Having failed to fill depleting coffers by increasing fuel prices ahead of upcoming elections, the government is now asking the common man to reduce consumption of transport fuel through good driving habits, car-pooling and thereby saving on cost.
Petroleum and Natural Gas Minister M Veerappa Moily’s proposal to effect massive fuel conservation, intended to cut fuel demand by 3 per cent and save around $2.5 billion in foreign exchange, also includes staggered office timings for government officials to help de-congest roads during peak hours.
Moily has suggested observing one day a week as “bus day” for public servants and ministerial staff, when they are encouraged to utilise only public transport to commute.
Prime Minister Manmohan Singh had asked Moily to prepare a plan to cut oil import bill by at least $25 billion.
Simpler steps like good driving habits, better maintenance of vehicles, car-pooling to commute to office and school have been preferred in the fuel conservation drive rather than going in for tougher choices like a steep hike in oil prices as the government appears to be wary of the political impact it will have ahead of assembly elections in four crucial states, including Delhi, Rajasthan and Madhya Pradesh.

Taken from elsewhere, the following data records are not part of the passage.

What follows belongs to an exercise in optimizing a design on an open flow for small area, a short achievable clock period and few clock cycles; a production flow would make more cautious choices. Function was checked by simulation only, so behaviour that the tests miss may differ from the original.

Setup of the previous run:
// CONVEX
module CONVEX(
input               CLK,
input               RST,
input       [4:0]   PT_XY,
output              READ_PT,
output reg  [9:0]   DROP_X,
output reg  [9:0]   DROP_Y,
output reg          DROP_V);
reg  [2:0]  rx_cnt;
reg  [19:0] rx;
reg         rx_full;
reg  [19:0] pn;
reg         pn_v;
reg  [1:0]  npts;
reg         rp_n;                           
assign      READ_PT = !rp_n;
wire        accept   = READ_PT && (rx_cnt == 3'd0 || rx_cnt == 3'd1);
wire [2:0]  rx_cnt_n = accept ? 3'd4 : (rx_cnt != 3'd0 ? rx_cnt - 3'd1 : 3'd0);
wire        rx_done  = (rx_cnt == 3'd1);
wire        pn_take;                        
wire        pn_free  = !pn_v || pn_take;
wire        rx_move  = rx_full && pn_free;
wire        rx_byp   = rx_done && pn_free;
wire        rx_full_n = (rx_done && !pn_free) || (rx_full && !rx_move);
wire        pn_v_n    = rx_move || rx_byp || (pn_v && !pn_take);
always @(posedge CLK) begin
    if (rx_cnt != 3'd0) rx <= {rx[14:0], PT_XY};
    if (rx_move)     pn <= rx;
    else if (rx_byp) pn <= {rx[14:0], PT_XY};
end
always @(posedge CLK or posedge RST) begin
    if (RST) begin
        rx_cnt  <= 3'd0;
        rx_full <= 1'b0;
        pn_v    <= 1'b0;
        rp_n    <= 1'b0;
    end
    else begin
        rx_cnt  <= rx_cnt_n;
        rx_full <= rx_full_n;
        pn_v    <= pn_v_n;
        rp_n    <= !(!rx_full_n && (rx_cnt_n == 3'd0 || (rx_cnt_n == 3'd1 && !pn_v_n)));
    end
end
reg  [19:0] Q [0:11];
reg  [3:0]  cnt;
wire        pop;
reg  [1:0]  npush;
reg  [19:0] D0, D1;
wire [3:0]  base = cnt - {3'd0, pop};
wire        s3_v, s3_first, s3_last, s3_vis;
wire [19:0] s3_A;
reg  [12:0] at;                             
integer k, j;
always @(*) begin
    for (k = 0; k < 13; k = k + 1) at[k] = (cnt == k);
end
wire        base_odd = cnt[0] ^ pop;
wire [19:0] DE = base_odd ? D1 : D0;        
wire [19:0] DO = base_odd ? D0 : D1;        
always @(posedge CLK) begin
    for (j = 0; j < 12; j = j + 1) begin
        if (pop ? (at[j+1] || at[j]) : (at[j] || (j > 0 && at[(j > 0) ? j - 1 : 0])))
            Q[j] <= (j % 2 == 0) ? DE : DO;
        else if (pop && j < 11)
            Q[j] <= Q[(j < 11) ? j + 1 : 11];
    end
end
always @(posedge CLK or posedge RST) begin
    if (RST) cnt <= 4'd0;
  ...
clock: 8.5 ns
lec_check: 0
cap_margin: 20
core_margin: 2
core_utilization: 55
setup_slack_margin: 5
slew_margin: 20
standard.sh (not shown) runs the stock make flow with config.mk's settings and CLKGATE_MAP_FILE= SYNTH_SCRIPT=/design/flow/synth_recipe.tcl, a recipe that flattens the netlist after the stock synthesis.
==> flow/flow/run.sh <==
#!/bin/bash
set -euo pipefail
MARGIN=${MARGIN:-5.3}
sed -E "s/SETUP_SLACK_MARGIN=[0-9.]+/SETUP_SLACK_MARGIN=${MARGIN}/" standard.sh > standard_margin.sh
grep -q "SETUP_SLACK_MARGIN=${MARGIN}" standard_margin.sh
bash standard_margin.sh > flow.log 2>&1
Testbench counts of the previous run, summed over its fixed seeds: cycles 24,019.
What the current run does differently from the previous run at the input level:
# the previous run
export LEC_CHECK = 0
export CAP_MARGIN = 20
export CORE_MARGIN = 2
export CORE_UTILIZATION = 55
export SETUP_SLACK_MARGIN = 5
export SLEW_MARGIN = 20
create_clock -name core_clock -period 8.5 [get_ports {CLK}]
# the current run
export LEC_CHECK = 0
export CAP_MARGIN = 20
export CORE_MARGIN = 2
export CORE_UTILIZATION = 55
export CTS_BUF_LIST = sky130_fd_sc_hd__clkbuf_4
export SETUP_SLACK_MARGIN = 5
export SLEW_MARGIN = 20
create_clock -name core_clock -period 8.5 [get_ports {CLK}]
==> flow/run.sh (new file) <==
#!/bin/bash
# synth_recipe.tcl (not shown) runs the flow's synth.tcl, then flattens the netlist and writes it again
# the make line also repeats each setting of config.mk as NAME=value (left out here)
make -C /OpenROAD-flow-scripts/flow DESIGN_CONFIG=/design/flow/config.mk WORK_HOME=/design/flow/orfs CLKGATE_MAP_FILE= SYNTH_SCRIPT=/design/flow/synth_recipe.tcl finish
removed: flow/flow/run.sh
removed: flow/standard.sh
==> notes.md <==
Setup slack: the current run less than the previous run
In the tables for the previous run and the current run, insertion delay of the later-clocked pin in the worst-skew pair reads higher with the current run.
When the final numbers for the previous run and the current run were put side by side, the met3 track utilization from global routing turned out to be smaller in the previous run.
The current run vs. the previous run: post-CTS setup buffer count now smaller, cell depth of the worst setup path went down.
All of the previous run and the current run finish clean.
Number of H-tree branching levels sits higher in the current run than in the previous run.
[compare] base=the previous run new=the current run: via count of the routed design now larger, filler cell count up 229, worst max-slew margin expressed relative to the limit rose by 2.1 points.

[re-timing with driven ports]
Ports are ideal in the flow. The routed layouts listed here were re-timed in OpenROAD.
Step 1 (the two cells are an assumption about what drives the block):
set clk [get_ports {CLK}]
set_driving_cell -lib_cell sky130_fd_sc_hd__clkbuf_16 $clk
set_driving_cell -lib_cell sky130_fd_sc_hd__buf_2 [delete_from_list [all_inputs] $clk]
Step 2 moves the port delays by t, midway between the first and last clock arrival at a register: inputs arrive t later, outputs are due t later. That takes back most of the time a late clock gives input paths.
a / b / c = no drivers / after step 1 / after step 2; a / b = the first two.
run | shift t [ns] | setup slack, ns | clock arrival spread, ns | worst slew at a driven data input, ns
the previous run | 0.695 | 5.113 / 5.113 / 5.113 | 0.036 / 0.036 | 0.04
the current run | 1.028 | 5.086 / 5.083 / 5.086 | 0.042 / 0.041 | 0.04
After both steps setup and hold are still met in every run listed.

Asked if a one-time price increase of diesel, the losses on which has gone beyond Rs 10 a litre, was off the table, Moily said: "If you ask me today, there is no proposal. We need to do more to conserve fuel or face tougher choices such as steep price increase or even quantitative easing.”
The oil ministry will spend Rs 50 crore on fuel conservation awareness campaign to be launched on October 1 and will rope in youth icons like cricketer Virat Kohli and badminton player Saina Nehwal to send across the message among India’s young population which is also the largest user of private transport. Direct interaction with consumers will be used to encourage them to adopt conservation measures.

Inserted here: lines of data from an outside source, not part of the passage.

What follows belongs to an exercise in optimizing a design on an open flow for small area, a short achievable clock period and few clock cycles; a production flow would make more cautious choices.
At most, simulation tests tie the RTL to the original design; equivalence was not proved.
Only the layout flow was run in run 1; the RTL was not checked for function there.

===== flow/run.sh =====
#!/bin/bash
# Layout flow: the standard flow, except that synthesis
#  - maps the logic with an area-oriented ABC script (flow/abc_area.script)
#    instead of ORFS's delay-oriented one, and
#  - extracts only full adders (extract_fa -fa); half adders are left to ABC;
# everything else in synthesis (registers included) is unchanged; and the
# port buffers are buf_1 cells.  Each step's full output goes to its own log
# file in this folder.
set -euo pipefail
rm -rf scripts
mkdir scripts
cp -r "$FLOW_HOME/scripts/." scripts/
cp flow/abc_area.script scripts/abc_speed.script
sed -i 's/extract_fa {\*}\[dont_use_extract_fa_args\]/extract_fa -fa/' scripts/synth.tcl
grep -q '^ *extract_fa -fa$' scripts/synth.tcl
bash standard.sh SCRIPTS_DIR="$PWD/scripts" synth > synth.log 2>&1
bash standard.sh "BUFFER_PORTS_ARGS=-buffer_cell sky130_fd_sc_hd__buf_1" finish > layout.log 2>&1

===== flow/abc_area.script =====
&get -n
&st
&dch
&nf -a
&put
buffer -c
topo
stime -c
upsize -c
dnsize -c
&get -n
&st
&dch
&nf -a
&put
buffer -c
topo
stime -c
upsize -c
dnsize -c
&get -n
&st
&dch
&nf -a
&put
buffer -c
topo
stime -c
upsize -c
dnsize -c

===== standard.sh =====
#!/bin/bash
# synth_recipe.tcl (not shown) runs the flow's synth.tcl, then flattens the netlist and writes it again
# the make line also repeats each setting of config.mk as NAME=value (left out here)
make -C /OpenROAD-flow-scripts/flow DESIGN_CONFIG=/design/flow/config.mk WORK_HOME=/design/flow/orfs CLKGATE_MAP_FILE= SYNTH_SCRIPT=/design/flow/synth_recipe.tcl "${@:-finish}"

===== config.mk =====
export PLATFORM = sky130hd
export DESIGN_NAME = HLSM34
export DESIGN_NICKNAME = HLSM34
export VERILOG_FILES = /design/flow/design.v
export SDC_FILE = /design/flow/constraint.sdc
export NUM_CORES = 8
export LEC_CHECK = 0
export CAP_MARGIN = 10
export CORE_MARGIN = 2
export CORE_UTILIZATION = 60
export CTS_CLUSTER_DIAMETER = 100
export CTS_CLUSTER_SIZE = 24
export PLACE_DENSITY = 0.75
export SETUP_SLACK_MARGIN = 5
export SLEW_MARGIN = 10
export SYNTH_HIERARCHICAL = 1
export SYNTH_MINIMUM_KEEP_SIZE = 0

===== constraint.sdc =====
create_clock -name core_clock -period 300.0 [get_ports {Clk}]
set_input_delay 60.0000 -clock core_clock [delete_from_list [all_inputs] [get_ports {Clk}]]
set_output_delay 60.0000 -clock core_clock [all_outputs]
set_load 0.01 [all_outputs]

===== design.v =====
`timescale 1ns / 1ns
module HLSM34 (Clk, Rst, Start, Done, a, b, c, d, zero, z);
	input Clk, Rst, Start;
	output reg Done;
	input [63:0] a;
	input [63:0] b;
	input [63:0] c;
	input [63:0] d;
	input [63:0] zero;
	output [63:0] z;
	localparam M  = 8;               
	localparam QW = 64 + 2*M;        
	localparam CW = 3;  
	localparam SW = 4;     
	reg          busy;               
	reg          ph;                 
	reg          first;              
	reg          okr;                
	reg [CW-1:0] cnt;                
	reg [SW-1:0] shr;                
	reg [66:0]   ws, wc;             
	reg [63:0]   B;                  
	reg [QW-1:0] Q;                  
	assign z = Q[63:0];
	reg [63:0] Bn;
	reg [5:0]  s;
	integer l;
	always @(*) begin
		Bn = B;
		for (l = 5; l >= 0; l = l - 1) begin
			s[l] = ~|(Bn >> (64 - (1 << l)));
			if (s[l]) Bn = Bn << (1 << l);
		end
	end
	wire [6:0]    nmin = ({1'b0, s} + 7'd3) >> 1;                 
	wire [CW-1:0] cf   = (nmin + M - 1) / M;               
	wire [7:0]    shf  = 2 * M * cf - 2 - s;
	wire [CW-1:0] cur  = first ? cf - 1'b1 : cnt;
	wire [SW-1:0] shc  = first ? shf[SW-1:0] : shr;
	wire          last = (cur == 0);
	reg lt2;
	integer k;
	always @(*) begin
		lt2 = 1'b0;
		for (k = 0; k < 64; k = k + 1)
			lt2 = (B[k] & wc[k]) | (B[k] & lt2) | (wc[k] & lt2);
	end
	wire okc = lt2;
	reg [7:0] tzm;                           
	integer kz;
	always @(*) begin
		tzm[0] = ~B[0];
		for (kz = 1; kz < 8; kz = kz + 1) tzm[kz] = tzm[kz-1] & ~B[kz];
	end
	wire tzok = ~|((ws[7:0] ^ ~wc[7:0]) & tzm);
	wire ok  = first ? okc : okr;
	wire [68:0] D1 = {3'b000, Bn, 2'b00};     
	wire [68:0] D2 = {2'b00, Bn, 3'b000};     
	wire [2:0]  dh = Bn[62:60];
	wire [66:0] rs [0:M];
	wire [66:0] rc [0:M];
	wire [2*M-1:0] P, N;
	assign rs[0] = ws;
	assign rc[0] = wc;
	genvar i;
	generate
		for (i = 0; i < M; i = i + 1) begin : stage
			wire        inj = (i == 0) & first & ~ph;
			wire [68:0] ys = {rs[i], inj, 1'b0};
			wire [68:0] yc = {rc[i], inj, 1'b0};
			wire signed [6:0] est = ys[68:62] + yc[68:62];
			reg signed [6:0] m2, mn1;
			always @(*) begin
				case (dh)
					3'd0: begin m2 = 12; mn1 = -13; end
					3'd1: begin m2 = 14; mn1 = -15; end
					3'd2: begin m2 = 15; mn1 = -16; end
					3'd3: begin m2 = 16; mn1 = -17; end
					3'd4: begin m2 = 18; mn1 = -19; end
					3'd5: begin m2 = 20; mn1 = -20; end
					3'd6: begin m2 = 20; mn1 = -21; end
					default: begin m2 = 22; mn1 = -23; end
				endcase
			end
			wire g2  = est >= m2;
			wire g1  = dh[2] ? (est >= 6) : (est >= 4);
			wire g0  = dh[2] ? (est >= -8) : (est >= -5);
			wire gn1 = est >= mn1;
			wire pos = g1;                   
			wire neg = ~g0;                  
			wire two = g2 | ~gn1;            
			wire one = (g1 & ~g2) | (gn1 & ~g0);
			wire [68:0] mq = ({69{one}} & D1) | ({69{two}} & D2);
			wire [68:0] t  = mq ^ {69{pos}};
			wire [66:2] sm, cr;
			csa65 u_csa (.x(ys[66:2]), .y(yc[66:2]), .t(t[66:2]), .s(sm), .c(cr));
			assign rs[i+1] = {sm, t[1:0]};
			assign rc[i+1] = {cr[65:2], inj, 1'b0, pos};
			assign P[2*(M-1-i) +: 2] = {pos & two, pos & one};
			assign N[2*(M-1-i) +: 2] = {neg & two, neg & one};
		end
	endgenerate
	wire [66:0] fs = rs[M];
	wire [66:0] fc = rc[M];
	wire [66:0] fg = fs & fc;
	wire [66:0] fp = fs | fc;
	wire [66:0] fx = fs ^ fc;
	reg  [65:0] G, Pp, Gn, Pn;
	integer lv, jj;
	always @(*) begin
		G = fg[65:0]; Pp = fp[65:0];
		for (lv = 0; lv < 7; lv = lv + 1) begin
			Gn = G; Pn = Pp;
			for (jj = 0; jj < 66; jj = jj + 1)
				if (jj >= (1 << lv)) begin
					Gn[jj] = G[jj] | (Pp[jj] & G[jj - (1 << lv)]);
					Pn[jj] = Pp[jj] & Pp[jj - (1 << lv)];
				end
			G = Gn; Pp = Pn;
		end
	end
	wire        wneg  = fx[66] ^ G[65];
	wire        wzero = ~|(fx ^ {fp[65:0], 1'b0});
	wire          corr = last & wneg;
	wire [M-1:0] dnz, dng;                   
	genvar di;
	generate
		for (di = 0; di < M; di = di + 1) begin : dig
			assign dnz[di] = |P[2*(M-1-di) +: 2] | |N[2*(M-1-di) +: 2];
			assign dng[di] = |N[2*(M-1-di) +: 2];
		end
	endgenerate
	reg [M:0]     bw;                        
	reg [M-1:0]   hv, hs;                    
	reg [2*M-1:0] V;
	integer kk;
	always @(*) begin
		hv[M-1] = 1'b0; hs[M-1] = 1'b0;
		hv[M-2] = 1'b0; hs[M-2] = 1'b0;
		for (kk = M - 3; kk >= 0; kk = kk - 1) begin
			hv[kk] = hv[kk+1] | dnz[kk+1];
			hs[kk] = dnz[kk+1] ? dng[kk+1] : hs[kk+1];
		end
		bw[M]   = corr;
		bw[M-1] = corr;
		bw[M-2] = dnz[M-1] ? dng[M-1] : corr;
		for (kk = M - 3; kk >= 0; kk = kk - 1)
			bw[kk] = hv[kk] ? hs[kk] : bw[M-2];
		for (kk = 0; kk < M; kk = kk + 1)
			V[2*(M-1-kk) +: 2] = P[2*(M-1-kk) +: 2] - N[2*(M-1-kk) +: 2] - bw[kk];
	end
	wire vneg = dnz[0] ? dng[0] : bw[0];
	localparam HW = QW - 2*M;
	wire [HW-1:0] Qb = Q[HW-1:0] & {HW{~first}};
	reg  [HW:0]   az;                        
	integer jz;
	always @(*) begin
		az[0] = 1'b1;
		for (jz = 0; jz < HW; jz = jz + 1)
			az[jz+1] = az[jz] & ~Qb[jz];
	end
	wire [HW-1:0] Qh = Qb ^ ({HW{vneg}} & az[HW-1:0]);
	wire [QW-1:0] Qn = {Qh, V};
	wire [SW-1:0] sa = last ? shc : {SW{1'b0}};
	wire [QW-1:0] Qr = Qn >> sa;
	wire [QW-1:0] Qs = {Qn[QW-1:64], Qr[63:0]};
	wire [2*M-1:0] lowmask = ~({2*M{1'b1}} << shc);
	wire          lowz = ~|(V & lowmask);
	wire          eq  = wzero & lowz & ok & ~Qh[HW-1];    
	wire skip = first & ~ph & ~(okc & tzok);  
	wire tocd = ~ph & (skip | (last & ~eq));
	wire early = (|zero[63:60]) & ~(|b[63:60]);
	wire [7:0] ldg;
	genvar gi;
	generate
		for (gi = 0; gi < 8; gi = gi + 1) begin : ldsel
			ld_sel u_ld (.zhi(zero[63:60]), .bhi(b[63:60]), .busy(busy), .tocd(tocd), .ldcd(ldg[gi]));
		end
	endgenerate
	wire [66:0] ldw;                         
	wire [63:0] ldb;
	generate
		for (gi = 0; gi < 67; gi = gi + 1) begin : ldw_b
			assign ldw[gi] = ldg[gi / 17];
		end
		for (gi = 0; gi < 64; gi = gi + 1) begin : ldb_b
			assign ldb[gi] = ldg[4 + gi / 16];
		end
	endgenerate
	wire [66:0] ws_n = busy ? rs[M] : {3'b000, a};
	wire [66:0] wc_n = busy ? rc[M] : {3'b111, ~zero};
	wire [63:0] B_n  = busy ? Bn : b;
	always @(posedge Clk) begin
		Q <= Qs;
		ws <= (ldw & {3'b000, c}) | (~ldw & ws_n);
		wc <= ~ldw & wc_n;
		B  <= (ldb & d) | (~ldb & B_n);
		first <= !busy || tocd;
		cnt   <= cur - 1'b1;
		shr   <= shc;
		okr   <= ok;
	end
	always @(posedge Clk) begin
		if (Rst) begin
			busy <= 0; ph <= 0; Done <= 0;
		end else begin
			Done <= 0;
			if (!busy) begin
				if (Start) begin busy <= 1; ph <= early; end
			end else if (tocd) begin
				ph <= 1;
			end else if (last) begin
				busy <= 0; Done <= 1;
			end
		end
	end
endmodule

Smart phones and new media tools will also be commissioned to make people aware of the need to reduce consumption of transport fuel and save scarce dollars as India imports close to 80 per cent of its fuel requirement, the single biggest item in its import basket.
“We will also be conducting LPG clinics, Kisan melas, driver training programmes, street plays, marathons, checking of vehicles to drive home the message of fuel conservation,” Moily said.